VCN- The ministries, sectors and locality have been implementing measures to stabilize the market and control inflation, especially during Tet holidays and at the times when there are many fluctuations in the market. This is the opinion of many experts at the seminar on Market price changes in Vietnam in the first 6 months. Forecasts for the remainder of 2018 took place at the seminar on July 3 in Hanoi.
Price increase due to market factors
According to the General Statistics Office (GSO), the consumer price index (CPI) in six months increased by an average of 0.37% per month. The inflation over the same period last year in the first half of 2018 also tended to increase from 2.65% at the beginning of the year to a relatively high level of 4.67%.
Commenting on this data, Dr. Nguyen Duc Do, Institute of Economics and Finance, said that the trend of increasing inflation in the last 6 months is not unexpected as it was forecasted at the end of 2017. The reason is in the first 6 months of 2017 where the price of pork had risen sharply, and thus inflation over the same period of 2018 will tend to increase if the price of live hogs continues to rise.
In addition, the price of gasoline increased sharply, and along with the adjustment of prices of health services in the first quarter 2018, these were also reasons for the CPI increasing higher than the forecast at the end of 2017.
Associate Professor Ph. D Ngo Tri Long, an economist, said that inflation in the first six months was high compared to 2017, but there are a series of commodities regulated by the State forcing inflation below 4%. Inflationary pressures in the second half of this year will be larger as world market prices of crude oil and commodities are increasing, as well as exchange rates are tending to rise.
The Price Management Department identified price increases in recent months as having been driven by market factors, while there is virtually no factor of price increases from the Government’s controls.
Monitoring closely the movements of market
Forecasting inflation for the second half year, Mr Nguyen Duc Do said that inflation is likely to reach its peak in July 2018, and then gradually fall below 4% (even below 3%) in the last months of 2018.
"At the end of 2017, the Government has adjusted the prices of health services so that the inflation rate will fall sharply if the prices of health services remain unchanged in the last months of 2018," Mr Do said.
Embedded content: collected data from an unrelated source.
This is an optimization exercise on Yosys and OpenROAD, whose aim is small area, a short achievable clock period and few clock cycles, not a production implementation. Function was not checked in any run shown here: the RTL went through the layout flow alone. No activity file was given, so power comes from the tool's default toggle rates.

==> design.v <==
module lemon_xfer (
    input  wire        clk,
    input  wire        rst,
    input  wire        start,
    input  wire [31:0] cfg_in_addr,
    input  wire [31:0] cfg_out_addr,
    input  wire [15:0] cfg_in_width,
    input  wire [15:0] cfg_out_width,
    input  wire [15:0] cfg_out_height,
    input  wire [2:0]  cfg_in_fmt,
    input  wire [2:0]  cfg_out_fmt,
    input  wire [1:0]  cfg_scaling,
    input  wire        cfg_flip,
    input  wire        cfg_in_linear,
    input  wire        cfg_dont_swizzle,
    output reg         busy,
    output reg         done,
    output reg         error,
    output reg         mem_req,
    output reg         mem_we,
    output reg  [31:0] mem_addr,
    output reg  [31:0] mem_wdata,
    output reg  [3:0]  mem_be,
    input  wire        mem_ack,
    input  wire [31:0] mem_rdata
);
    localparam S_SET1 = 3'd1;
    localparam S_SET2 = 3'd2;
    localparam S_PRE  = 3'd3;
    localparam S_PRE2 = 3'd4;
    localparam S_PRE3 = 3'd5;
    localparam S_RUN  = 3'd6;
    reg [2:0] state;
    reg [2:0]  ifmt, ofmt;
    reg [1:0]  scal;
    reg        slin, dswz, flip;
    reg [15:0] ow;
    reg [17:0] S, D;              
    reg [31:0] sp, sbase, dp, dbase;
    reg [15:0] xrem, yrem;        
    reg [2:0]  xlo;               
    reg [2:0]  ylo;               
    reg [2:0]  oylo;              
    reg [1:0]  k;                 
    reg        px;                
    reg        rdone;             
    reg [7:0]  r_step;
    reg        r_rowend, r_last;
    reg [7:0]  s_il, d_il;
    reg        s_wrap, d_wrap;
    reg [31:0] rdat;
    reg        rv;
    reg        t_k0, t_lastb, t_px, t_gend, t_rowend, t_pair, t_last;
    reg [7:0]  t_dstep;
    reg [9:0]  acc_r, acc_g, acc_b, acc_a;
    reg        wpend;
    reg        w_rowend, w_last;
    reg [7:0]  w_dstep;
    wire hs  = scal[0] | scal[1];
    wire vs  = scal[1];
    wire stiled = !slin;
    wire dtiled = slin ^ dswz;
    wire dir = flip;                    
    wire bi2 = ifmt[2] | ifmt[1];       
    wire bi3 = (ifmt == 3'd1);
    wire bo2 = ofmt[2] | ofmt[1];
    wire bo3 = (ofmt == 3'd1);
    wire n1  = !hs;
    wire n4  = vs;
    wire dual = bi2 & n1 & bo2;
    wire [1:0] last_k = bi2 ? {1'b0, n4} : (n1 ? 2'd0 : n4 ? 2'd3 : 2'd1);
    wire [2:0] ystep = vs ? 3'd2 : 3'd1;
    function [7:0] mulb(input [5:0] v, input b2, input b3);
        mulb = b2 ? {1'b0, v, 1'b0} : b3 ? ({2'b0, v} + {1'b0, v, 1'b0}) : {v, 2'b0};
    endfunction
    function [5:0] ilv(input [2:0] j);
        ilv = {j[2], 1'b0, j[1], 1'b0, j[0], 1'b0};
    endfunction
    function [23:0] beat(input [1:0] kk, input pp, input [2:0] xl, input [15:0] xr,
                         input [15:0] yr);
        reg pair, lastb, gend, growend, rowend, last, run_end, gjmp;
        reg [2:0] xc, xg;
        reg [1:0] js;
        reg [5:0] ji, dj;
        reg [7:0] st, ds;
        begin
            pair    = bo2 & (xr != 16'd1);
            lastb   = (kk == last_k);
            gend    = dual | (pp == pair);
            growend = (xr == (pair ? 16'd2 : 16'd1));
            rowend  = lastb & gend & growend;
            last    = growend & (yr == 16'd1);
            xc      = xl + {2'd0, pp};
            js      = hs ? xc[1:0] : xc[2:1];
            case ({vs, js})
                3'b000, 3'b010: ji = 6'd2;
                3'b001:         ji = 6'd10;
                3'b011:         ji = 6'd42;
                3'b100, 3'b110: ji = 6'd0;
                3'b101:         ji = 6'd8;
                default:        ji = 6'd40;
            endcase
            run_end = stiled & lastb & (hs | dual | xc[0]);
            st = (bi2 ? ((n1 & !dual) ? 8'd2 : 8'd4) : bi3 ? 8'd3 : 8'd4)
               + (run_end ? mulb(ji, bi2, bi3) : 8'd0);
            xg   = xl + {2'd0, pair};
            gjmp = dtiled & xg[0];
            case (xg[2:1])
                2'd0, 2'd2: dj = 6'd2; 2'd1: dj = 6'd10; default: dj = 6'd42;
            endcase
            ds = (bo2 ? (pair ? 8'd4 : 8'd2) : bo3 ? 8'd3 : 8'd4)
               + (gjmp ? mulb(dj, bo2, bo3) : 8'd0);
            beat = {st, ds, (kk == 2'd0), lastb, gend, growend, pair, rowend, last & rowend, last};
        end
    endfunction
    wire [23:0] bc = beat(k, px, xlo, xrem, yrem);
    wire [23:0] b0 = beat(2'd0, 1'b0, 3'd0, ow, yrem);
    wire c_k0 = bc[7], c_lastb = bc[6], c_gend = bc[5], c_growend = bc[4], c_pair = bc[3];
    wire [7:0] c_dstep = bc[15:8];
    wire c_glast = bc[0];
    wire [1:0]  k_n    = c_lastb ? 2'd0 : k + 2'd1;
    wire        px_n   = c_lastb ? !c_gend : px;
    wire        grp_n  = c_lastb & c_gend;
    wire [15:0] xrem_n = !grp_n ? xrem : c_growend ? ow : xrem - (c_pair ? 16'd2 : 16'd1);
    wire [2:0]  xlo_n  = !grp_n ? xlo  : c_growend ? 3'd0 : xlo + (c_pair ? 3'd2 : 3'd1);
    wire [15:0] yrem_n = (grp_n & c_growend) ? yrem - 16'd1 : yrem;
    wire [23:0] bn = beat(k_n, px_n, xlo_n, xrem_n, yrem_n);
    wire        rdst  = mem_we | (state != S_RUN);
    wire [31:0] r_a   = rdst ? dbase : sbase;
    wire [20:0] r_big = rdst ? (dtiled ? {D, 3'd0} : {3'd0, D}) : (stiled ? {S, 3'd0} : {3'd0, S});
    wire        r_w   = rdst ? d_wrap : s_wrap;
    wire [20:0] r_x   = r_w ? r_big : {13'd0, rdst ? d_il : s_il};
    wire        r_neg = rdst & dir & (state != S_PRE) & (state != S_PRE2);
    wire [31:0] r_b   = r_neg ? ~{11'd0, r_x} : {11'd0, r_x};
    wire [31:0] row_nx = r_a + r_b + {31'd0, r_neg};
    wire [31:0] ptr_nx = mem_addr + {24'd0, mem_we ? w_dstep : r_step};
    function [8:0] rowc(input [2:0] j, input b2, input b3, input tiled, input back);
        reg [5:0] v;
        begin
            v = back ? 6'd42 - ilv(j) : ilv(j);
            rowc = {!tiled | (back ? (j == 3'd7) : (j == 3'd0)), mulb(v, b2, b3)};
        end
    endfunction
    function [31:0] dec16(input [2:0] f, input [15:0] p);
        case (f)
            3'd2:    dec16 = {p[15:11], p[15:13], p[10:5], p[10:9], p[4:0], p[4:2], 8'hFF};
            3'd3:    dec16 = {p[15:11], p[15:13], p[10:6], p[10:8], p[5:1], p[5:3], {8{p[0]}}};
            default: dec16 = {p[15:12], p[15:12], p[11:8], p[11:8], p[7:4], p[7:4], p[3:0], p[3:0]};
        endcase
    endfunction
    wire [31:0] d_lo = dec16(ifmt, rdat[15:0]);
    wire [31:0] d_hi = dec16(ifmt, rdat[31:16]);
    wire [31:0] d_w  = ifmt[0] ? {rdat[23:0], 8'hFF} : rdat;
    wire [31:0] s0   = bi2 ? d_lo : d_w;
    wire        two  = bi2 & !n1;
    wire [31:0] h    = two ? d_hi : 32'd0;
    wire [9:0]  t_r = (t_k0 ? 10'd0 : acc_r) + s0[31:24] + h[31:24];
    wire [9:0]  t_g = (t_k0 ? 10'd0 : acc_g) + s0[23:16] + h[23:16];
    wire [9:0]  t_b = (t_k0 ? 10'd0 : acc_b) + s0[15:8]  + h[15:8];
    wire [9:0]  t_a = (t_k0 ? 10'd0 : acc_a) + s0[7:0]   + h[7:0];
    wire [7:0]  cr = n1 ? t_r[7:0] : n4 ? t_r[9:2] : t_r[8:1];
    wire [7:0]  cg = n1 ? t_g[7:0] : n4 ? t_g[9:2] : t_g[8:1];
    wire [7:0]  cb = n1 ? t_b[7:0] : n4 ? t_b[9:2] : t_b[8:1];
    wire [7:0]  ca = n1 ? t_a[7:0] : n4 ? t_a[9:2] : t_a[8:1];
    function [15:0] enc16(input [2:0] f, input [31:0] c);
        case (f)
            3'd2:    enc16 = {c[31:27], c[23:18], c[15:11]};
            3'd3:    enc16 = {c[31:27], c[23:19], c[15:11], c[7]};
            default: enc16 = {c[31:28], c[23:20], c[15:12], c[7:4]};
        endcase
    endfunction
    wire [31:0] cpix = {cr, cg, cb, ca};
    wire [15:0] e_lo = enc16(ofmt, cpix);
    wire [15:0] e_hi = enc16(ofmt, d_hi);
    wire [31:0] e_w  = ofmt[0] ? {8'd0, cr, cg, cb} : cpix;
    wire run    = (state == S_RUN);
    wire rd_ack = run & mem_req & !mem_we & mem_ack;
    wire wr_ack = run & mem_req &  mem_we & mem_ack;
    wire p_go   = rv & !(t_lastb & wpend);              
    wire p_wfin = p_go & t_lastb & t_gend;              
    wire bad = (scal == 2'd3) || (slin && scal != 2'd0) || (ifmt > 3'd4) || (ofmt > 3'd4);
    wire        m_d   = (state == S_SET2);
    wire [15:0] m_in  = m_d ? ow : S[15:0];
    wire        m2    = m_d ? bo2 : bi2;
    wire        m3    = m_d ? bo3 : bi3;
    wire [17:0] m_out = m2 ? {1'b0, m_in, 1'b0} : m3 ? ({2'b0, m_in} + {1'b0, m_in, 1'b0}) : {m_in, 2'b0};
    wire [15:0] ohm1  = yrem - 16'd1;
    wire [8:0] s_rc0 = rowc(ystep, bi2, bi3, stiled, 1'b0);
    wire [8:0] s_rcn = rowc(ylo + ystep + ystep, bi2, bi3, stiled, 1'b0);
    wire [2:0] oy_n  = dir ? oylo - 3'd1 : oylo + 3'd1;
    wire [8:0] d_rcn = rowc(dir ? oy_n - 3'd1 : oy_n + 3'd1, bo2, bo3, dtiled, dir);
    wire [8:0] d_rc0 = rowc(3'd1, bo2, bo3, dtiled, 1'b0);
    wire [8:0] d_rcb = rowc(oylo - 3'd1, bo2, bo3, dtiled, 1'b1);
    always @(posedge clk) begin
        if (rst) begin
            state   <= 3'd0;
            busy    <= 1'b0;
            done    <= 1'b0;
            error   <= 1'b0;
            mem_req <= 1'b0;
            mem_we  <= 1'b0;
        end else if (!busy) begin
            sp       <= cfg_in_addr;
            sbase    <= cfg_in_addr;
            mem_addr <= cfg_in_addr;
            dp       <= cfg_out_addr;
            dbase    <= cfg_out_addr;
            ifmt     <= cfg_in_fmt;
            ofmt     <= cfg_out_fmt;
            scal     <= cfg_scaling;
            slin     <= cfg_in_linear;
            dswz     <= cfg_dont_swizzle;
            flip     <= cfg_flip;
            S        <= {2'd0, cfg_in_width};
            ow       <= cfg_out_width;
            yrem     <= cfg_out_height;
            done     <= 1'b0;
            error    <= 1'b0;
            busy     <= start;
            state    <= S_SET1;
        end else begin
            case (state)
                S_SET1: begin
                    ow    <= hs ? {1'b0, ow[15:1]} : ow;
                    yrem  <= vs ? {1'b0, yrem[15:1]} : yrem;
                    S     <= m_out;
                    xlo   <= 3'd0;
                    ylo   <= 3'd0;
                    oylo  <= 3'd0;
                    k     <= 2'd0;
                    px    <= 1'b0;
                    rv    <= 1'b0;
                    wpend <= 1'b0;
                    rdone <= 1'b0;
                    {s_wrap, s_il} <= s_rc0;
                    {d_wrap, d_il} <= d_rc0;
                    if (bad) begin
                        busy  <= 1'b0;
                        error <= 1'b1;
                    end
                    state <= S_SET2;
                end
                S_SET2: begin
                    D    <= m_out;
                    xrem <= !flip ? ow : dtiled ? {3'd0, ohm1[15:3]} : ohm1;
                    if (ow == 16'd0 || yrem == 16'd0) begin
                        busy <= 1'b0;
                        done <= 1'b1;
                    end
                    if (flip) d_wrap <= 1'b1;
                    state <= flip ? S_PRE : S_RUN;
                end
                S_PRE: begin
                    d_wrap <= 1'b1;
                    if (xrem == 16'd0) begin
                        state <= S_PRE2;
                        d_wrap <= !dtiled;
                        d_il   <= mulb(6'd42, bo2, bo3);
                    end else begin
                        dbase <= row_nx;
                        xrem  <= xrem - 16'd1;
                    end
                end
                S_PRE2: begin
                    if (dtiled) dbase <= row_nx;
                    oylo <= ohm1[2:0];
                    d_wrap <= 1'b0;
                    d_il   <= mulb(6'd42 - ilv(ohm1[2:0]), bo2, bo3);
                    state <= S_PRE3;
                end
                S_PRE3: begin
                    dp <= dtiled ? row_nx : dbase;
                    xrem <= ow;
                    {d_wrap, d_il} <= d_rcb;
                    state <= S_RUN;
                end
                default: ;
            endcase
            if (state == S_SET2 || state == S_PRE3 || state == S_PRE || state == S_PRE2) begin
                r_step   <= b0[23:16];
                r_rowend <= b0[2];
                r_last   <= b0[1];
            end
            if (state == S_SET2 && !flip && ow != 16'd0 && yrem != 16'd0 || state == S_PRE3) begin
                mem_req <= 1'b1;
                mem_we  <= 1'b0;
            end
            if (run) begin
                if (rd_ack) begin
                    k    <= k_n;
                    px   <= px_n;
                    xrem <= xrem_n;
                    xlo  <= xlo_n;
                    yrem <= yrem_n;
                    r_step   <= bn[23:16];
                    r_rowend <= bn[2];
                    r_last   <= bn[1];
                    if (r_rowend) begin
                        ylo <= ylo + ystep;
                        {s_wrap, s_il} <= s_rcn;
                        if (s_wrap) sbase <= row_nx;
                        sp <= row_nx;
                    end else begin
                        sp <= ptr_nx;
                    end
                    if (r_last) rdone <= 1'b1;
                end
                if (!mem_we) begin
                    rdat     <= mem_rdata;
                    t_k0     <= c_k0;
                    t_lastb  <= c_lastb;
                    t_px     <= px;
                    t_gend   <= c_gend;
                    t_rowend <= c_growend;
                    t_pair   <= c_pair;
                    t_last   <= c_glast;
                    t_dstep  <= c_dstep;
                end
                rv <= rd_ack | (rv & !p_go);
                if (p_go) begin
                    acc_r <= t_r; acc_g <= t_g; acc_b <= t_b; acc_a <= t_a;
                    if (t_lastb) begin
                        if (bo2) begin
                            if (dual)
                                mem_wdata <= {e_hi, e_lo};
                            else if (t_px)
                                mem_wdata[31:16] <= e_lo;
                            else
                                mem_wdata[15:0] <= e_lo;
                        end else begin
                            mem_wdata <= e_w;
                        end
                    end
                    if (p_wfin) begin
                        w_rowend <= t_rowend;
                        w_last   <= t_last;
                        w_dstep  <= t_dstep;
                        mem_be   <= bo2 ? (t_pair ? 4'b1111 : 4'b0011) : bo3 ? 4'b0111 : 4'b1111;
                    end
                end
                if (wr_ack) begin
                    if (w_rowend) begin
                        oylo <= oy_n;
                        {d_wrap, d_il} <= d_rcn;
                        if (d_wrap) dbase <= row_nx;
                        dp <= row_nx;
                    end else begin
                        dp <= ptr_nx;
                    end
                end
                if (mem_we) begin
                    wpend <= !mem_ack;
                    if (mem_ack) begin
                        mem_addr <= sp;
                        mem_we   <= 1'b0;
                        mem_req  <= !rdone;
                        if (w_last) begin
                            mem_req <= 1'b0;
                            busy <= 1'b0;
                            done <= 1'b1;
                        end
                    end
                end else begin
                    wpend <= p_wfin;
                    if (p_wfin) begin
                        mem_addr <= dp;
                        mem_we   <= 1'b1;
                        mem_req  <= 1'b1;
                    end else begin
                        if (rd_ack) mem_addr <= r_rowend ? row_nx : ptr_nx;
                        mem_req <= !(rdone | (rd_ack & r_last));
                    end
                end
            end
        end
    end
endmodule
==> run.sh <==
#!/bin/bash
# synth_recipe.tcl (not shown) runs the flow's synth.tcl, then flattens the netlist and writes it again
# the make line also repeats each setting of config.mk as NAME=value (left out here)
make -C /OpenROAD-flow-scripts/flow DESIGN_CONFIG=/design/flow/config.mk WORK_HOME=/design/flow/orfs CLKGATE_MAP_FILE= SYNTH_SCRIPT=/design/flow/synth_recipe.tcl finish
==> config.mk <==
export PLATFORM = sky130hd
export DESIGN_NAME = lemon_xfer
export DESIGN_NICKNAME = lemon_xfer
export VERILOG_FILES = /design/flow/design.v
export SDC_FILE = /design/flow/constraint.sdc
export NUM_CORES = 4
export LEC_CHECK = 0
export CAP_MARGIN = 20
export CORE_MARGIN = 2
export CORE_UTILIZATION = 40
export SLEW_MARGIN = 20
==> constraint.sdc <==
create_clock -name core_clock -period 17.5 [get_ports {clk}]
set_input_delay 3.5000 -clock core_clock [delete_from_list [all_inputs] [get_ports {clk}]]
set_output_delay 3.5000 -clock core_clock [all_outputs]
set_load 0.01 [all_outputs]
==> results by group, run 1 <==
Final layout
  – Fin util: 46.8%
  – Fin area: 38500 um^2
  – Ant diodes: 0
  – Layout cells sized above 1: 7.69%
  – Post-Layout Cell Count: 4946
  – Most frequent cells in the layout: nand2_1, edfxtp_1, nor2_1
  – Most common cell after layout, fill and taps aside: nand2_1
  – Fin nets: 4159
  – Area Overhead vs Synth: 15.5%

Yosys
  – Synthesis-stage register bit count: 437
  – Post-Synthesis Cells: 3723
  – Prevailing post-synth register cell: edfxtp_1
  – Post-synth EDFFs: 429
  – Async S/R FF share, synth: 0%
  – Mapped cell area: 33400 um^2
  – Top-area cell type share of the netlist area: 38.6%
  – Synth cell types: 104
  – Warnings from Yosys: 1
  – Yosys top cell by area: edfxtp_1
  – Main area contributors after synthesis: edfxtp_1, nand2_1, ha_1, a21oi_1, o21ai_0
  – Avg Cell Area, Syn: 8.97 um^2
  – Post-synthesis sequential area ratio: 39.1%

Detailed routing
  – Drt total wl: 121000 um
  – Avg WL per Cell: 24.5 um
  – Antenna Nets Post-Route: 0
  – Drt first pass iters: 7
  – Via Count: 30.5k
  – DRC: 0
  – 1st-iter DRT viols: 3487
  – Vias per cell: 6.17

Clock tree
  – Num CTS Buffers: 54
  – H-Tree Depth: 2
  – Hold Buf Count CTS: 0
  – # clock sinks: 437
  – Clock latency on the worst-skew pair: 640 ps
  – CTS-repair resized insts: 0
  – CTS Buffer Depth: 3
  – Setup bufs post-CTS: 0
  – TritonCTS clock tree: done
  – Clk root buf: clkbuf_16
  – Clock transition at path regs: 60 ps

Place
  – RePlAce Congestion: 0.939
  – Placed instance area: 36700 um^2
  – # placed instances: 4852
  – Post-DP HPWL: 88000 um
  – Port bufs: 229
  – Setup WS pre-CTS: 10380 ps

STA
  – Worst Clk Skew: 48.5 ps
  – Slew @ Worst Pin: 1160 ps
  – Peak Freq: 153 MHz
  – Setup ws final: 10980 ps
  – Final hold violation count: 0
  – Final slew viol count: 0
  – Setup repair after global routing missed its margin: false
  – Slew HR: 22.4%
  – Setup TNS: 0 ps
  – Crit share post-route: 37.3%
  – Final critical-path required period: 6520 ps
  – # setup viols final: 0

Die
  – Core Area: 82400 um^2
  – Row count: 105
  – Initial core utilization: 40.5%
  – Chip Width: 293 um
  – IO Pins: 232
  – Die area: 85800 um^2
  – Die boundary height: 293 um

Global route
  – GR Overflow Total: 0
  – Largest net degree at the start of global routing: 138
  – Number of global-route vias before repair: 28.5k
  – GRT Util Overall: 27.5%
  – First-pass GRT wire length: 181000 um
  – Antenna violations before repair: 3

Worst setup path
  – Crit path arrival time: 6910 ps
  – R2R Path Start: state[1]
  – Critical Path Start Type: flop
  – Crit path from: state[1]
  – Setup crit end: dp[30]
  – Crit end category: flop
  – Crit path max fanout: 24
  – Worst path required time: 17890 ps
  – FF-to-FF path depth: 16
  – R2R Setup Slk: 10980 ps
  – Reg2reg end: dp[30]
  – CP Class: flop to flop

Pwr
  – Peak VDD IR: 0.0000674 V
  – Leak: 14.4 nW
  – Power density over cell area: 87.3 nW/um^2

Status
  – Outcome: finished clean

Run
  – Max-cap violations: 0

Min path
  – Hold Crit Class: flop to flop
-- final cells by class --
| cell class | count | area [um^2] |
|---|---|---|
| well taps | 1070 | 1340 |
| clock buffers | 59 | 1370 |
| fillers | 7949 | 43800 |
| inverters | 172 | 648 |
| clock inverters | 35 | 432 |
| multi-input cells | 2875 | 18900 |
| flip-flops and latches | 437 | 13000 |
| repair buffers | 298 | 2820 |
-- registers in the layout, indices dropped and copies added (netlist names), 18 cells and up --
register   flops
mem_addr      32
sp            32
mem_wdata     32
dp            32
S             18
sbase         32
D             18
dbase         32
rdat          32
-- logic make-up (layout without fill, tap and decap cells) --
logic type      after synthesis  in the layout  share of synthesized area [%]
simple gates               1287           1287                           17.7
compound gates             1094           1094                           21.6
flops                       437            437                           39.1
buf+inv                     412            564                           4.82
mux                         181            181                           5.78
fa+ha+maj                   163            163                           7.14
xor+xnor                    147            147                           3.86
other cells                   2              3                         0.0225
-- power by group --
| part | internal (mW) | switching [mW] |
|---|---|---|
| Sequential | 1.24 | 0.0622 |
| Clock | 0.674 | 0.488 |
| Combinational | 0.344 | 0.559 |
| Total | 2.26 | 1.11 |
-- per-stage QoR --
step	hold slack [ps]	power (mW)
6_report	421	3.37
3_5_place_dp	406	2.20
5_1_grt	421	3.50
2_1_floorplan	400	1.90
4_1_cts	417	3.37
3_3_place_gp	404	2.20
-- how the worst min path moves through the flow --
stage / startpoint / end / slack [ps] / depth (start not counted)
finish: t_dstep[2] / w_dstep[2] / 420 / 0
global route: t_dstep[2] / w_dstep[2] / 420 / 0
CTS: t_dstep[2] / w_dstep[2] / 420 / 0
detailed placement: t_dstep[2] / w_dstep[2] / 410 / 0
global placement: t_dstep[2] / w_dstep[2] / 400 / 0
floorplan: t_dstep[0] / w_dstep[0] / 400 / 0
According to the expert, there are two inflationary implications for the last months of 2018 concerning the price of gasoline and pork prices. In case where the prices of oil and pork are still at a high level or continue to increase, the average annual inflation rate will only be from 3.4 to 3.9%." So the target of curbing average inflation below 4% is still within the reach of the Government," said Nguyen Duc Do.
According to the Price Management Department of the Ministry of Finance, in the second half of the year there are many potential adverse factors impacting on controlling inflation, mainly from the market. Therefore, the price management control and inflation control, should be implemented in an active manner, focusing on forecasting and setting up detailed price control scenarios for each commodity item managed by the State with a cautious and appropriate roadmap, ensuring there are no sudden impacts on the general price level.
According to Nguyen Loc An, Deputy Director of the Domestic Market Department (Ministry of Industry and Trade), in the coming time, commodities will be influenced by factors such as the price of fuel and energy commodities developing complicatedly and complexly, hiding the trend of basic salary increases for the beneficiaries of the budget, especially when calculating base salary in relation to the structure of increased medical service costs.
However, due to the decrease in the cost of some medical services, the supply of essential commodities will increase and meet the demand for consumption. Therefore, the market price in general is not changing much.
Mr. Nguyen Loc An also said that to stabilize market prices in the remaining months of the year, the essential goods’ market should be monitored, dealing with arising problems when the market fluctuates. At the same time, we are boosting the consumption of garment groups, household equipment and means of transport. We should have demand stimulus programs.
Especially with petrol prices, economic expert Ngo Chi Long also said that it is necessary to request the Ministry of Industry and Trade to preside over the coordination with the Ministry of Finance to run and use stabilization funds with appropriate and reasonable dosage. If prices increase, create a favorable price point for controlling the level.
Representatives of the Price Management Department said that the management and control of price inflation should be implemented in a proactive manner, focusing on forecasting and setting up detailed price control scenarios for each state commodity item, managing with careful steps and an appropriate roadmap for ensuring there are no sudden impacts on the general price levels.